Provided records section start
`src/rtl/msrv32_ifetch_unit_if.sv`:
```
// Fetch-side bundle: PC/flush from the pipeline, instruction-memory request/response,
// and the decoded-instruction handshake towards decode.
interface msrv32_ifetch_unit_if;
    logic [31:0] pc_in;
    logic        flush_in;
    logic        imem_req_out;
    logic [31:0] imem_addr_out;
    logic        imem_gnt_in;
    logic        imem_rvalid_in;
    logic [31:0] imem_rdata_in;
    logic        pc_advance_out;
    logic        instr_valid_out;
    logic [31:0] instr_out;
    logic [31:0] instr_pc_out;
    logic        instr_ready_in;
    logic        misaligned_out;

    modport master (
        input  pc_in, flush_in, imem_gnt_in, imem_rvalid_in, imem_rdata_in, instr_ready_in,
        output imem_req_out, imem_addr_out, pc_advance_out, instr_valid_out, instr_out,
               instr_pc_out, misaligned_out
    );

    modport slave (
        output pc_in, flush_in, imem_gnt_in, imem_rvalid_in, imem_rdata_in, instr_ready_in,
        input  imem_req_out, imem_addr_out, pc_advance_out, instr_valid_out, instr_out,
               instr_pc_out, misaligned_out
    );
endinterface

```
`src/rtl/msrv32_ifetch_unit.sv`:
```
// Instruction-fetch front end: credit-limited imem requests, PC tag queue, response FIFO
// towards decode, and flush handling that drains responses still in flight.
module msrv32_ifetch_unit_chk #(
    parameter int unsigned DEPTH = 2,
    parameter int unsigned CW    = 2
) (
    input logic          clk_in,
    input logic          rst_in,
    input logic          push_s,
    input logic [CW-1:0] fifo_count_q
);
    // A push into a full FIFO means the credit accounting has broken
    always @(posedge clk_in) begin
        if (!rst_in) begin
            assert (!(push_s && (fifo_count_q >= CW'(DEPTH))));
        end
    end
endmodule

module msrv32_ifetch_unit #(
    parameter int unsigned DEPTH     = 2,
    parameter logic [31:0] BOOT_ADDR = 32'h0000_0000
) (
    input logic                  clk_in,
    input logic                  rst_in,
    msrv32_ifetch_unit_if.master bus
);
    localparam int unsigned AW      = (DEPTH > 1) ? $clog2(DEPTH) : 1;
    localparam int unsigned CW      = AW + 1;
    localparam logic [CW:0] DEPTH_C = (CW+1)'(DEPTH);
    localparam logic [31:0] NOP     = 32'h0000_0013;

    typedef enum logic {ST_RUN = 1'b0, ST_DRAIN = 1'b1} state_e;

    state_e        state_q, state_d;
    logic [CW-1:0] outstanding_q, outstanding_d;
    logic [CW-1:0] discard_q, discard_d;
    logic [CW-1:0] fifo_count_q, fifo_count_d;
    logic [AW-1:0] tag_wr_q, tag_wr_d, tag_rd_q, tag_rd_d;
    logic [AW-1:0] wr_ptr_q, wr_ptr_d, rd_ptr_q, rd_ptr_d;
    logic          misaligned_q, misaligned_d;
    logic [31:0]   tag_pc_q     [DEPTH];
    logic [31:0]   tag_pc_d     [DEPTH];
    logic [31:0]   fifo_instr_q [DEPTH];
    logic [31:0]   fifo_instr_d [DEPTH];
    logic [31:0]   fifo_pc_q    [DEPTH];
    logic [31:0]   fifo_pc_d    [DEPTH];

    logic [CW:0]   credit_used_s;
    logic [CW-1:0] out_next_s;
    logic          req_s, grant_s, rv_ok_s, push_s, drop_s, pop_s, valid_s;

    assign credit_used_s = {1'b0, outstanding_q} + {1'b0, fifo_count_q};
    assign valid_s       = (fifo_count_q != CW'(0));

    // Request qualification and per-cycle event strobes
    always_comb begin
        req_s = 1'b0;
        if (!rst_in && (state_q == ST_RUN) && (bus.pc_in[1:0] == 2'b00) && !misaligned_q &&
            !bus.flush_in && (credit_used_s < DEPTH_C)) begin
            req_s = 1'b1;
        end else begin
            req_s = 1'b0;
        end
        grant_s    = req_s & bus.imem_gnt_in;
        rv_ok_s    = bus.imem_rvalid_in && (outstanding_q != CW'(0));
        // A response landing in the flush cycle is stale and never enters the FIFO
        push_s     = rv_ok_s && (discard_q == CW'(0)) && !bus.flush_in;
        drop_s     = rv_ok_s && (discard_q != CW'(0));
        pop_s      = valid_s && bus.instr_ready_in && !bus.flush_in;
        out_next_s = outstanding_q + CW'(grant_s) - CW'(rv_ok_s);
    end

    // FSM next state: discard counts responses still owed to a redirected stream
    always_comb begin
        state_d       = state_q;
        discard_d     = discard_q;
        outstanding_d = out_next_s;
        if (bus.flush_in) begin
            discard_d = out_next_s;
            state_d   = (out_next_s != CW'(0)) ? ST_DRAIN : ST_RUN;
        end else begin
            discard_d = drop_s ? (discard_q - CW'(1)) : discard_q;
            case (state_q)
                ST_RUN:   state_d = ST_RUN;
                ST_DRAIN: state_d = (discard_d == CW'(0)) ? ST_RUN : ST_DRAIN;
                default:  state_d = ST_RUN;
            endcase
        end
    end

    // Tag queue, instruction FIFO and sticky misalign flag
    always_comb begin
        tag_pc_d     = tag_pc_q;
        tag_wr_d     = tag_wr_q;
        tag_rd_d     = tag_rd_q;
        fifo_instr_d = fifo_instr_q;
        fifo_pc_d    = fifo_pc_q;
        wr_ptr_d     = wr_ptr_q;
        rd_ptr_d     = rd_ptr_q;
        fifo_count_d = fifo_count_q;
        misaligned_d = misaligned_q;
        if (grant_s) begin
            tag_pc_d[tag_wr_q] = bus.pc_in;
            tag_wr_d           = tag_wr_q + AW'(1);
        end else begin
            tag_wr_d = tag_wr_q;
        end
        if (rv_ok_s) begin
            tag_rd_d = tag_rd_q + AW'(1);
        end else begin
            tag_rd_d = tag_rd_q;
        end
        if (bus.flush_in) begin
            wr_ptr_d     = AW'(0);
            rd_ptr_d     = AW'(0);
            fifo_count_d = CW'(0);
            misaligned_d = 1'b0;
        end else begin
            if (push_s) begin
                fifo_instr_d[wr_ptr_q] = bus.imem_rdata_in;
                fifo_pc_d[wr_ptr_q]    = tag_pc_q[tag_rd_q];
                wr_ptr_d               = wr_ptr_q + AW'(1);
            end else begin
                wr_ptr_d = wr_ptr_q;
            end
            if (pop_s) begin
                rd_ptr_d = rd_ptr_q + AW'(1);
            end else begin
                rd_ptr_d = rd_ptr_q;
            end
            fifo_count_d = fifo_count_q + CW'(push_s) - CW'(pop_s);
            if ((state_q == ST_RUN) && (bus.pc_in[1:0] != 2'b00) &&
                (fifo_count_q == CW'(0)) && (outstanding_q == CW'(0))) begin
                misaligned_d = 1'b1;
            end else begin
                misaligned_d = misaligned_q;
            end
        end
    end

    // Control registers
    always_ff @(posedge clk_in or posedge rst_in) begin
        if (rst_in) begin
            state_q       <= ST_RUN;
            outstanding_q <= CW'(0);
            discard_q     <= CW'(0);
            fifo_count_q  <= CW'(0);
            tag_wr_q      <= AW'(0);
            tag_rd_q      <= AW'(0);
            wr_ptr_q      <= AW'(0);
            rd_ptr_q      <= AW'(0);
            misaligned_q  <= 1'b0;
        end else begin
            state_q       <= state_d;
            outstanding_q <= outstanding_d;
            discard_q     <= discard_d;
            fifo_count_q  <= fifo_count_d;
            tag_wr_q      <= tag_wr_d;
            tag_rd_q      <= tag_rd_d;
            wr_ptr_q      <= wr_ptr_d;
            rd_ptr_q      <= rd_ptr_d;
            misaligned_q  <= misaligned_d;
        end
    end

    // Payload storage; validity is tracked by the counters above
    always_ff @(posedge clk_in) begin
        tag_pc_q     <= tag_pc_d;
        fifo_instr_q <= fifo_instr_d;
        fifo_pc_q    <= fifo_pc_d;
    end

    assign bus.imem_req_out    = req_s;
    assign bus.imem_addr_out   = bus.pc_in;
    assign bus.pc_advance_out  = grant_s;
    assign bus.instr_valid_out = valid_s;
    assign bus.instr_out       = valid_s ? fifo_instr_q[rd_ptr_q] : NOP;
    assign bus.instr_pc_out    = valid_s ? fifo_pc_q[rd_ptr_q] : BOOT_ADDR;
    assign bus.misaligned_out  = misaligned_q;

    msrv32_ifetch_unit_chk #(.DEPTH(DEPTH), .CW(CW)) u_chk (
        .clk_in       (clk_in),
        .rst_in       (rst_in),
        .push_s       (push_s),
        .fifo_count_q (fifo_count_q)
    );
endmodule

```
`src/flat_wrapper.sv`:
```
// flat-port wrapper written by rule: the top's interface ports become plain ports
module msrv32_ifetch_unit_flat 
#(
    parameter int unsigned DEPTH     = 2,
    parameter logic [31:0] BOOT_ADDR = 32'h0000_0000
)
  (clk_in, rst_in, bus_pc_in, bus_flush_in, bus_imem_gnt_in, bus_imem_rvalid_in, bus_imem_rdata_in, bus_instr_ready_in, bus_imem_req_out, bus_imem_addr_out, bus_pc_advance_out, bus_instr_valid_out, bus_instr_out, bus_instr_pc_out, bus_misaligned_out);
  msrv32_ifetch_unit_if bus_i ();
  input logic clk_in;
  input logic rst_in;
  input wire logic [$bits(bus_i.pc_in)-1:0] bus_pc_in;
  input wire logic [$bits(bus_i.flush_in)-1:0] bus_flush_in;
  input wire logic [$bits(bus_i.imem_gnt_in)-1:0] bus_imem_gnt_in;
  input wire logic [$bits(bus_i.imem_rvalid_in)-1:0] bus_imem_rvalid_in;
  input wire logic [$bits(bus_i.imem_rdata_in)-1:0] bus_imem_rdata_in;
  input wire logic [$bits(bus_i.instr_ready_in)-1:0] bus_instr_ready_in;
  output wire logic [$bits(bus_i.imem_req_out)-1:0] bus_imem_req_out;
  output wire logic [$bits(bus_i.imem_addr_out)-1:0] bus_imem_addr_out;
  output wire logic [$bits(bus_i.pc_advance_out)-1:0] bus_pc_advance_out;
  output wire logic [$bits(bus_i.instr_valid_out)-1:0] bus_instr_valid_out;
  output wire logic [$bits(bus_i.instr_out)-1:0] bus_instr_out;
  output wire logic [$bits(bus_i.instr_pc_out)-1:0] bus_instr_pc_out;
  output wire logic [$bits(bus_i.misaligned_out)-1:0] bus_misaligned_out;
  assign bus_i.pc_in = bus_pc_in;
  assign bus_i.flush_in = bus_flush_in;
  assign bus_i.imem_gnt_in = bus_imem_gnt_in;
  assign bus_i.imem_rvalid_in = bus_imem_rvalid_in;
  assign bus_i.imem_rdata_in = bus_imem_rdata_in;
  assign bus_i.instr_ready_in = bus_instr_ready_in;
  assign bus_imem_req_out = bus_i.imem_req_out;
  assign bus_imem_addr_out = bus_i.imem_addr_out;
  assign bus_pc_advance_out = bus_i.pc_advance_out;
  assign bus_instr_valid_out = bus_i.instr_valid_out;
  assign bus_instr_out = bus_i.instr_out;
  assign bus_instr_pc_out = bus_i.instr_pc_out;
  assign bus_misaligned_out = bus_i.misaligned_out;
  msrv32_ifetch_unit #(.DEPTH(DEPTH), .BOOT_ADDR(BOOT_ADDR)) u_core (.clk_in(clk_in), .rst_in(rst_in), .bus(bus_i));
endmodule
```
Provided records section end
What is expected:
Pull every line containing "posedge" out of the entries.

Result of this exercise:
    always @(posedge clk_in) begin
    always_ff @(posedge clk_in or posedge rst_in) begin
    always_ff @(posedge clk_in) begin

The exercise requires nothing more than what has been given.